Lalawethika ("He Makes a Loud Noise" or "Noise Maker"), who as an adult changed his name to Tenskwatawa ("Open Door" or "One With Open Mouth"), was one of a set of triplet brothers born in early 1775 to Puckeshinwa and Methoataske in a Shawnee village along the Mad River in western Ohio. One of the triplets died within the first year of his birth, but Tenskwatawa and his surviving triplet, Kumskaukau, were members of a family that included at least eight children (three daughters and five sons). Lalawethika's early years showed no evidence of the powerful spiritual leader he would become as an adult. Instead, his sad and isolated youth was marked by numerous failures and alcoholism.

Tenskwatawa's father, Puckenshinwa ("Something That Falls"), was a leader of the Kispokotha division of the Shawnee. He was killed fighting against the Virginia militia in the Battle of Point Pleasant before Tenskwatawa was born. His mother, Methoataske (or Methoataaskee, meaning "[One who] Lays Eggs in the Sand"), is believed to be either Muscogee Creek, Cherokee, or Shawnee, possibly of Pekowi division and the Turtle Clan. Methoataske, who was frightened by the American Revolution and deeply saddened by the death of Puckenshinwa, may have gone to live with her Creek relatives and then moved west with the Kispokothas in 1779, leaving Tenskwatawa and his siblings in the care of their older sister, Tecumpeas, who was married.
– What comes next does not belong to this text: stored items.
**config.mk**
```make
export PLATFORM = sky130hd
export DESIGN_NAME = countdown_thread_scheduler_top
export DESIGN_NICKNAME = d
export VERILOG_FILES = /design/src/hw/rtl/cts_pkg.sv /design/src/hw/rtl/cts_cell.sv /design/src/hw/rtl/cts_ctrl.sv /design/src/hw/rtl/countdown_thread_scheduler_top.sv
export SDC_FILE = /design/constraint.sdc
export NUM_CORES = 1
export LEC_CHECK = 0
export BUFFER_PORTS_ARGS = -buffer_cell sky130_fd_sc_hd__buf_2
export CAP_MARGIN = 10
export CORE_MARGIN = 3
export CORE_UTILIZATION = 55
export DETAILED_ROUTE_END_ITERATION = 8
export PLACE_DENSITY = 0.72
export SETUP_SLACK_MARGIN = 0.15
export SYNTH_ARGS = -nofsm -noshare
export SYNTH_HDL_FRONTEND = slang
export SYNTH_HIERARCHICAL = 1
export SYNTH_SLANG_ARGS = --single-unit
export TNS_END_PERCENT = 20
```
**constraint.sdc**
```tcl
create_clock -name clock -period 4.35 [get_ports clock]
set_clock_uncertainty 0.1 [all_clocks]
set_input_delay 0.6525 -clock clock [delete_from_list [all_inputs] [get_ports clock]]
set_output_delay 0.6525 -clock clock [all_outputs]
set_load 0.02 [all_outputs]
```
===== src/rtl/dslr_pkg.sv =====
`timescale 1ns / 1ps
package dslr_pkg;

   localparam int COORD_BITS = 10;
   localparam int FRAC_BITS  = 16;

   // signed position: sign bit, integer part, fraction
   localparam int ACC_W   = COORD_BITS + FRAC_BITS + 1;
   // signed increment: magnitude never exceeds one whole unit
   localparam int INC_W   = FRAC_BITS + 2;
   localparam int DVD_W   = COORD_BITS + FRAC_BITS;
   localparam int QUO_W   = FRAC_BITS + 1;
   localparam int CNT_W   = $clog2(DVD_W + 1);
   localparam int STYLE_W = 2;
   localparam int PHASE_W = 3;

   localparam logic OP_START = 1'b0;
   localparam logic OP_STEP  = 1'b1;

   localparam logic [STYLE_W-1:0] STYLE_DOTTED  = 2'd1;
   localparam logic [STYLE_W-1:0] STYLE_DASHDOT = 2'd2;

   localparam int PHASE_COUNT = 6;
   localparam int DASH_LEN    = 3;
   localparam int DOT_PHASE   = 4;

   typedef logic [COORD_BITS-1:0]     coord_type;
   typedef logic [STYLE_W-1:0]        style_type;
   typedef logic signed [INC_W-1:0]   inc_type;
   typedef logic signed [ACC_W-1:0]   acc_type;

   typedef struct packed {
      logic load;
      logic set_x_inc;
      logic set_y_inc;
      logic advance;
   } walk_ctl_type;

endpackage


===== src/rtl/dslr_if.sv =====
`timescale 1ns / 1ps
interface dslr_req_if;
   import dslr_pkg::*;

   logic      valid;
   logic      ready;
   logic      op;
   coord_type x_start;
   coord_type y_start;
   coord_type x_end;
   coord_type y_end;
   style_type style;

   modport source (output valid, op, x_start, y_start, x_end, y_end, style, input ready);
   modport sink   (input valid, op, x_start, y_start, x_end, y_end, style, output ready);
endinterface

interface dslr_rsp_if;
   import dslr_pkg::*;

   logic      valid;
   logic      ready;
   coord_type px;
   coord_type py;
   logic      visible;
   logic      last;

   modport source (output valid, px, py, visible, last, input ready);
   modport sink   (input valid, px, py, visible, last, output ready);
endinterface


===== src/rtl/dslr_div.sv =====
`timescale 1ns / 1ps
module dslr_div (
   input  logic                           clock,
   input  logic                           reset,
   input  logic                           start,
   input  logic [dslr_pkg::DVD_W-1:0]     dividend,
   input  logic [dslr_pkg::COORD_BITS-1:0] divisor,
   output logic                           done,
   output logic [dslr_pkg::QUO_W-1:0]     quotient
);
   import dslr_pkg::*;

   logic                  run_ff, run_in;
   logic                  done_ff, done_in;
   logic [CNT_W-1:0]      cnt_ff, cnt_in;
   logic [COORD_BITS-1:0] rem_ff, rem_in;
   logic [DVD_W-1:0]      quo_ff, quo_in;
   logic [COORD_BITS-1:0] dsr_ff, dsr_in;

   logic [COORD_BITS:0]   trial;
   logic [COORD_BITS:0]   diff;
   logic                  fits;

   // restoring division, one quotient bit per cycle
   assign trial = {rem_ff, quo_ff[DVD_W-1]};
   assign fits  = trial >= {1'b0, dsr_ff};
   assign diff  = trial - {1'b0, dsr_ff};

   always_comb begin
      run_in  = run_ff;
      done_in = 1'b0;
      cnt_in  = cnt_ff;
      rem_in  = rem_ff;
      quo_in  = quo_ff;
      dsr_in  = dsr_ff;
      if (start) begin
         run_in = 1'b1;
         cnt_in = '0;
         rem_in = '0;
         quo_in = dividend;
         dsr_in = divisor;
      end else if (run_ff) begin
         rem_in = fits ? diff[COORD_BITS-1:0] : trial[COORD_BITS-1:0];
         quo_in = {quo_ff[DVD_W-2:0], fits};
         cnt_in = cnt_ff + CNT_W'(1);
         if (cnt_ff == CNT_W'(DVD_W - 1)) begin
            run_in  = 1'b0;
            done_in = 1'b1;
         end
      end
   end

   always_ff @(posedge clock) begin
      if (reset) begin
         run_ff  <= 1'b0;
         done_ff <= 1'b0;
         cnt_ff  <= '0;
      end else begin
         run_ff  <= run_in;
         done_ff <= done_in;
         cnt_ff  <= cnt_in;
      end
      rem_ff <= rem_in;
      quo_ff <= quo_in;
      dsr_ff <= dsr_in;
   end

   assign done     = done_ff;
   assign quotient = quo_ff[QUO_W-1:0];

   a_no_restart: assert property (@(posedge clock) disable iff (reset)
      start |-> !run_ff) else $error("divider started while running");
   a_start_runs: assert property (@(posedge clock) disable iff (reset)
      start |=> run_ff && cnt_ff == '0) else $error("divider did not begin");
   a_done_idle: assert property (@(posedge clock) disable iff (reset)
      done_ff |-> !run_ff) else $error("divider done while still running");
endmodule


===== src/rtl/dslr_walk.sv =====
`timescale 1ns / 1ps
module dslr_walk (
   input  logic                   clock,
   input  logic                   reset,
   input  dslr_pkg::walk_ctl_type ctl,
   input  dslr_pkg::coord_type    x_start,
   input  dslr_pkg::coord_type    y_start,
   input  dslr_pkg::coord_type    total,
   input  dslr_pkg::style_type    style,
   input  dslr_pkg::inc_type      inc,
   output logic                   line_busy,
   output logic                   out_free,
   dslr_rsp_if.source             rsp
);
   import dslr_pkg::*;

   acc_type             x_acc_ff, x_acc_in;
   acc_type             y_acc_ff, y_acc_in;
   inc_type             x_inc_ff, x_inc_in;
   inc_type             y_inc_ff, y_inc_in;
   coord_type           idx_ff, idx_in;
   coord_type           total_ff, total_in;
   logic [PHASE_W-1:0]  phase_ff, phase_in;
   style_type           style_ff, style_in;
   logic                busy_ff, busy_in;
   logic                valid_ff, valid_in;
   coord_type           px_ff, px_in;
   coord_type           py_ff, py_in;
   logic                vis_ff, vis_in;
   logic                last_ff, last_in;

   logic                fin;
   logic                vis;

   function automatic coord_type round_coord(input acc_type acc);
      logic signed [ACC_W:0] sum;
      coord_type             res;
      sum = $signed({acc[ACC_W-1], acc})
          + $signed({{(ACC_W - FRAC_BITS + 1){1'b0}}, 1'b1, {(FRAC_BITS - 1){1'b0}}});
      if (sum[ACC_W])
         res = '0;
      else if (|sum[ACC_W-1:FRAC_BITS+COORD_BITS])
         res = '1;
      else
         res = sum[FRAC_BITS+COORD_BITS-1:FRAC_BITS];
      return res;
   endfunction

   assign fin = idx_ff == total_ff;

   always_comb begin
      unique case (style_ff)
         STYLE_DOTTED:  vis = !idx_ff[0];
         STYLE_DASHDOT: vis = (phase_ff < PHASE_W'(DASH_LEN)) || (phase_ff == PHASE_W'(DOT_PHASE));
         default:       vis = 1'b0;
      endcase
   end

   always_comb begin
      x_acc_in = x_acc_ff;
      y_acc_in = y_acc_ff;
      x_inc_in = x_inc_ff;
      y_inc_in = y_inc_ff;
      idx_in   = idx_ff;
      total_in = total_ff;
      phase_in = phase_ff;
      style_in = style_ff;
      busy_in  = busy_ff;
      valid_in = valid_ff;
      px_in    = px_ff;
      py_in    = py_ff;
      vis_in   = vis_ff;
      last_in  = last_ff;

      if (valid_ff && rsp.ready)
         valid_in = 1'b0;

      if (ctl.load) begin
         x_acc_in = ACC_W'({x_start, {FRAC_BITS{1'b0}}});
         y_acc_in = ACC_W'({y_start, {FRAC_BITS{1'b0}}});
         x_inc_in = '0;
         y_inc_in = '0;
         idx_in   = '0;
         total_in = total;
         phase_in = '0;
         style_in = style;
         busy_in  = 1'b1;
      end
      if (ctl.set_x_inc)
         x_inc_in = inc;
      if (ctl.set_y_inc)
         y_inc_in = inc;
      if (ctl.advance) begin
         valid_in = 1'b1;
         px_in    = round_coord(x_acc_ff);
         py_in    = round_coord(y_acc_ff);
         vis_in   = vis;
         last_in  = fin;
         x_acc_in = x_acc_ff + ACC_W'(x_inc_ff);
         y_acc_in = y_acc_ff + ACC_W'(y_inc_ff);
         idx_in   = idx_ff + COORD_BITS'(1);
         phase_in = (phase_ff == PHASE_W'(PHASE_COUNT - 1)) ? '0 : phase_ff + PHASE_W'(1);
         if (fin)
            busy_in = 1'b0;
      end
   end

   always_ff @(posedge clock) begin
      if (reset) begin
         x_acc_ff <= '0;
         y_acc_ff <= '0;
         x_inc_ff <= '0;
         y_inc_ff <= '0;
         idx_ff   <= '0;
         total_ff <= '0;
         phase_ff <= '0;
         style_ff <= '0;
         busy_ff  <= 1'b0;
         valid_ff <= 1'b0;
      end else begin
         x_acc_ff <= x_acc_in;
         y_acc_ff <= y_acc_in;
         x_inc_ff <= x_inc_in;
         y_inc_ff <= y_inc_in;
         idx_ff   <= idx_in;
         total_ff <= total_in;
         phase_ff <= phase_in;
         style_ff <= style_in;
         busy_ff  <= busy_in;
         valid_ff <= valid_in;
      end
      px_ff   <= px_in;
      py_ff   <= py_in;
      vis_ff  <= vis_in;
      last_ff <= last_in;
   end

   assign rsp.valid   = valid_ff;
   assign rsp.px      = px_ff;
   assign rsp.py      = py_ff;
   assign rsp.visible = vis_ff;
   assign rsp.last    = last_ff;
   assign line_busy   = busy_ff;
   assign out_free    = !valid_ff || rsp.ready;

   a_adv_busy: assert property (@(posedge clock) disable iff (reset)
      ctl.advance |-> busy_ff && out_free) else $error("point taken with no line or no room");
   a_load: assert property (@(posedge clock) disable iff (reset)
      ctl.load |=> busy_ff && idx_ff == '0 && phase_ff == '0) else $error("line load failed");
   a_phase: assert property (@(posedge clock) disable iff (reset)
      phase_ff < PHASE_W'(PHASE_COUNT)) else $error("pattern phase out of range");
   a_fin: assert property (@(posedge clock) disable iff (reset)
      ctl.advance && fin && !ctl.load |=> !busy_ff && valid_ff && last_ff)
      else $error("final point did not end the line");
endmodule


===== src/rtl/dda_styled_line_rasterizer_top.sv =====
`timescale 1ns / 1ps
// styled dda line rasterizer
// req channel: op 0 starts a line from (x_start, y_start) to (x_end, y_end) with
// a style (1 dotted, 2 dash-dot, others unlit); op 1 asks for the next point.
// rsp channel: one transaction per step request while a line is active, carrying
// the rounded point, a visible flag and a last flag on the final point.
// a start gives no response; a step with no active line is taken and dropped.
// a start of a nonzero line runs the shared restoring divider twice, once per
// axis, at one quotient bit per cycle: req is not ready until both divisions
// are done (a zero-length line needs no division).
// step requests go one per cycle while rsp keeps taking points; each point appears
// on rsp the cycle after its request is taken, from an output register.
// when rsp stalls the single output register holds the point and req stays not
// ready until the waiting point is taken in the same or an earlier cycle.
// reset (synchronous, active high) leaves no line active and rsp empty.
module dda_styled_line_rasterizer_top (
   input logic        clock,
   input logic        reset,
   dslr_req_if.sink   req_if,
   dslr_rsp_if.source rsp_if
);
   import dslr_pkg::*;

   localparam logic [1:0] S_IDLE  = 2'd0;
   localparam logic [1:0] S_DIV_X = 2'd1;
   localparam logic [1:0] S_DIV_Y = 2'd2;

   logic [1:0]             state_ff, state_in;
   coord_type              mag_y_ff, mag_y_in;
   coord_type              steps_ff, steps_in;
   logic                   neg_x_ff, neg_x_in;
   logic                   neg_y_ff, neg_y_in;

   logic                   accept;
   logic                   line_busy;
   logic                   out_free;
   walk_ctl_type           ctl;
   logic signed [COORD_BITS:0] dx, dy;
   coord_type              ax, ay, steps;
   logic                   div_start;
   logic                   div_done;
   logic [DVD_W-1:0]       dividend;
   coord_type              divisor;
   logic [QUO_W-1:0]       quotient;
   inc_type                mag_inc;
   inc_type                inc;

   assign req_if.ready = (state_ff == S_IDLE) && out_free;
   assign accept       = req_if.valid && req_if.ready;

   assign dx    = $signed({1'b0, req_if.x_end}) - $signed({1'b0, req_if.x_start});
   assign dy    = $signed({1'b0, req_if.y_end}) - $signed({1'b0, req_if.y_start});
   assign ax    = dx[COORD_BITS] ? COORD_BITS'(-dx) : dx[COORD_BITS-1:0];
   assign ay    = dy[COORD_BITS] ? COORD_BITS'(-dy) : dy[COORD_BITS-1:0];
   assign steps = (ax > ay) ? ax : ay;

   assign ctl.load      = accept && (req_if.op == OP_START);
   assign ctl.advance   = accept && (req_if.op == OP_STEP) && line_busy;
   assign ctl.set_x_inc = (state_ff == S_DIV_X) && div_done;
   assign ctl.set_y_inc = (state_ff == S_DIV_Y) && div_done;

   // x axis divides straight from the request, y axis from the latched magnitude
   assign div_start = (ctl.load && steps != '0) || ctl.set_x_inc;
   assign dividend  = (state_ff == S_IDLE) ? {ax, {FRAC_BITS{1'b0}}}
                                           : {mag_y_ff, {FRAC_BITS{1'b0}}};
   assign divisor   = (state_ff == S_IDLE) ? steps : steps_ff;

   assign mag_inc = INC_W'(quotient);
   assign inc     = ((state_ff == S_DIV_X) ? neg_x_ff : neg_y_ff) ? -mag_inc : mag_inc;

   always_comb begin
      state_in = state_ff;
      mag_y_in = mag_y_ff;
      steps_in = steps_ff;
      neg_x_in = neg_x_ff;
      neg_y_in = neg_y_ff;
      unique case (state_ff)
         S_IDLE: begin
            if (ctl.load) begin
               mag_y_in = ay;
               steps_in = steps;
               neg_x_in = dx[COORD_BITS];
               neg_y_in = dy[COORD_BITS];
               if (steps != '0)
                  state_in = S_DIV_X;
            end
         end
         S_DIV_X: if (div_done) state_in = S_DIV_Y;
         S_DIV_Y: if (div_done) state_in = S_IDLE;
         default: state_in = S_IDLE;
      endcase
   end

   always_ff @(posedge clock) begin
      if (reset) begin
         state_ff <= S_IDLE;
      end else begin
         state_ff <= state_in;
      end
      mag_y_ff <= mag_y_in;
      steps_ff <= steps_in;
      neg_x_ff <= neg_x_in;
      neg_y_ff <= neg_y_in;
   end

   dslr_div u_div (
      .clock    (clock),
      .reset    (reset),
      .start    (div_start),
      .dividend (dividend),
      .divisor  (divisor),
      .done     (div_done),
      .quotient (quotient)
   );

   dslr_walk u_walk (
      .clock     (clock),
      .reset     (reset),
      .ctl       (ctl),
      .x_start   (req_if.x_start),
      .y_start   (req_if.y_start),
      .total     (steps),
      .style     (req_if.style),
      .inc       (inc),
      .line_busy (line_busy),
      .out_free  (out_free),
      .rsp       (rsp_if)
   );

   a_busy_blocks: assert property (@(posedge clock) disable iff (reset)
      state_ff != S_IDLE |-> !req_if.ready) else $error("request taken during division");
   a_done_state: assert property (@(posedge clock) disable iff (reset)
      div_done |-> state_ff == S_DIV_X || state_ff == S_DIV_Y)
      else $error("divider finished with no division pending");
   a_zero_line: assert property (@(posedge clock) disable iff (reset)
      ctl.load && steps == '0 |=> state_ff == S_IDLE) else $error("zero-length line divided");
endmodule


===== src/flat_wrapper.sv =====
// flat-port wrapper written by rule: the top's interface ports become plain ports
module dda_styled_line_rasterizer_top_flat import dslr_pkg::*;
  (clock, reset, req_if_valid, req_if_op, req_if_x_start, req_if_y_start, req_if_x_end, req_if_y_end, req_if_style, req_if_ready, rsp_if_valid, rsp_if_px, rsp_if_py, rsp_if_visible, rsp_if_last, rsp_if_ready);
  dslr_req_if req_if_i ();
  dslr_rsp_if rsp_if_i ();
  input logic clock;
  input logic reset;
  input wire logic [$bits(req_if_i.valid)-1:0] req_if_valid;
  input wire logic [$bits(req_if_i.op)-1:0] req_if_op;
  input wire logic [$bits(req_if_i.x_start)-1:0] req_if_x_start;
  input wire logic [$bits(req_if_i.y_start)-1:0] req_if_y_start;
  input wire logic [$bits(req_if_i.x_end)-1:0] req_if_x_end;
  input wire logic [$bits(req_if_i.y_end)-1:0] req_if_y_end;
  input wire logic [$bits(req_if_i.style)-1:0] req_if_style;
  output wire logic [$bits(req_if_i.ready)-1:0] req_if_ready;
  output wire logic [$bits(rsp_if_i.valid)-1:0] rsp_if_valid;
  output wire logic [$bits(rsp_if_i.px)-1:0] rsp_if_px;
  output wire logic [$bits(rsp_if_i.py)-1:0] rsp_if_py;
  output wire logic [$bits(rsp_if_i.visible)-1:0] rsp_if_visible;
  output wire logic [$bits(rsp_if_i.last)-1:0] rsp_if_last;
  input wire logic [$bits(rsp_if_i.ready)-1:0] rsp_if_ready;
  assign req_if_i.valid = req_if_valid;
  assign req_if_i.op = req_if_op;
  assign req_if_i.x_start = req_if_x_start;
  assign req_if_i.y_start = req_if_y_start;
  assign req_if_i.x_end = req_if_x_end;
  assign req_if_i.y_end = req_if_y_end;
  assign req_if_i.style = req_if_style;
  assign req_if_ready = req_if_i.ready;
  assign rsp_if_valid = rsp_if_i.valid;
  assign rsp_if_px = rsp_if_i.px;
  assign rsp_if_py = rsp_if_i.py;
  assign rsp_if_visible = rsp_if_i.visible;
  assign rsp_if_last = rsp_if_i.last;
  assign rsp_if_i.ready = rsp_if_ready;
  dda_styled_line_rasterizer_top u_core (.clock(clock), .reset(reset), .req_if(req_if_i), .rsp_if(rsp_if_i));
endmodule

===== config.mk =====
export PLATFORM = sky130hd
export DESIGN_NAME = dda_styled_line_rasterizer_top_flat
export DESIGN_NICKNAME = d
export VERILOG_FILES = /design/src/rtl/dslr_pkg.sv /design/src/rtl/dslr_if.sv /design/src/rtl/dslr_div.sv /design/src/rtl/dslr_walk.sv /design/src/rtl/dda_styled_line_rasterizer_top.sv /design/src/flat_wrapper.sv
export SDC_FILE = /design/constraint.sdc
export NUM_CORES = 1
export LEC_CHECK = 0
export BUFFER_PORTS_ARGS = -buffer_cell sky130_fd_sc_hd__buf_2
export CORE_ASPECT_RATIO = 0.5
export CORE_MARGIN = 2
export CORE_UTILIZATION = 25
export CTS_BUF_LIST = sky130_fd_sc_hd__clkbuf_8 sky130_fd_sc_hd__clkbuf_16
export CTS_CLUSTER_SIZE = 25
export DETAILED_ROUTE_END_ITERATION = 10
export PLACE_DENSITY_LB_ADDON = 0.3
export SKIP_CTS_REPAIR_TIMING = 1
export SLEW_MARGIN = 10
export SYNTH_ARGS = -nofsm -noshare
export SYNTH_HDL_FRONTEND = slang
export SYNTH_SLANG_ARGS = --single-unit

===== constraint.sdc =====
create_clock -name clock -period 8 [get_ports clock]
set_clock_uncertainty 0.1 [all_clocks]
set_input_delay 1.6 -clock clock [delete_from_list [all_inputs] [get_ports clock]]
set_output_delay 1.6 -clock clock [all_outputs]
set_load 0.01 [all_outputs]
Tenskwatawa, who was not as successful or brave as his brothers, was a failure "at almost everything he attempted" during his youth. When Chiksika, his oldest brother and a leading warrior, took his brothers out to hunt and fight in small battles, Tenskwatawa stayed behind because he lacked competence as a skilled hunter and warrior. Tenskwatawa was never able to distinguish himself as a hunter or fighter as Tecumseh, another of his older brothers. Tecumseh, who was seven years older, was an especially gifted athlete who became the favorite of most of the tribe. In contrast, Tenskwatawa was isolated, unpopular, and depressed by his lack of success. He began drinking alcohol, which further lowered his self-esteem and increased his problems. He also blinded himself in his right eye with his own arrow when he was younger. Lonely and insecure, Tenskwatawa attempted to make up for his deficiencies by boasting and making up stories about how talented and important he was. His depression and alcoholism worsened as he grew older, making him unable to provide for his wife and several children.

In 1794, nineteen-year-old Tenskwatawa was present at the Battle of Fallen Timbers with two of his brothers, Tecumseh and Sauwauseekau, but he did not distinguish himself as a warrior. Instead, Tenskwatawa viewed the battle as a chance to re-insert himself into tribal society. In his late twenties, he decided to become a medicine man and apprenticed with a tribal healer, Penagashea ("Changing Feathers"). However, when Tenskawatawa was unable to save his people after they fell seriously ill, probably with influenza, he became humiliated and even more depressed. By the early 1800s, Tenskawatawa had developed a reputation as a notorious drunk among the Shawnee living along the White River.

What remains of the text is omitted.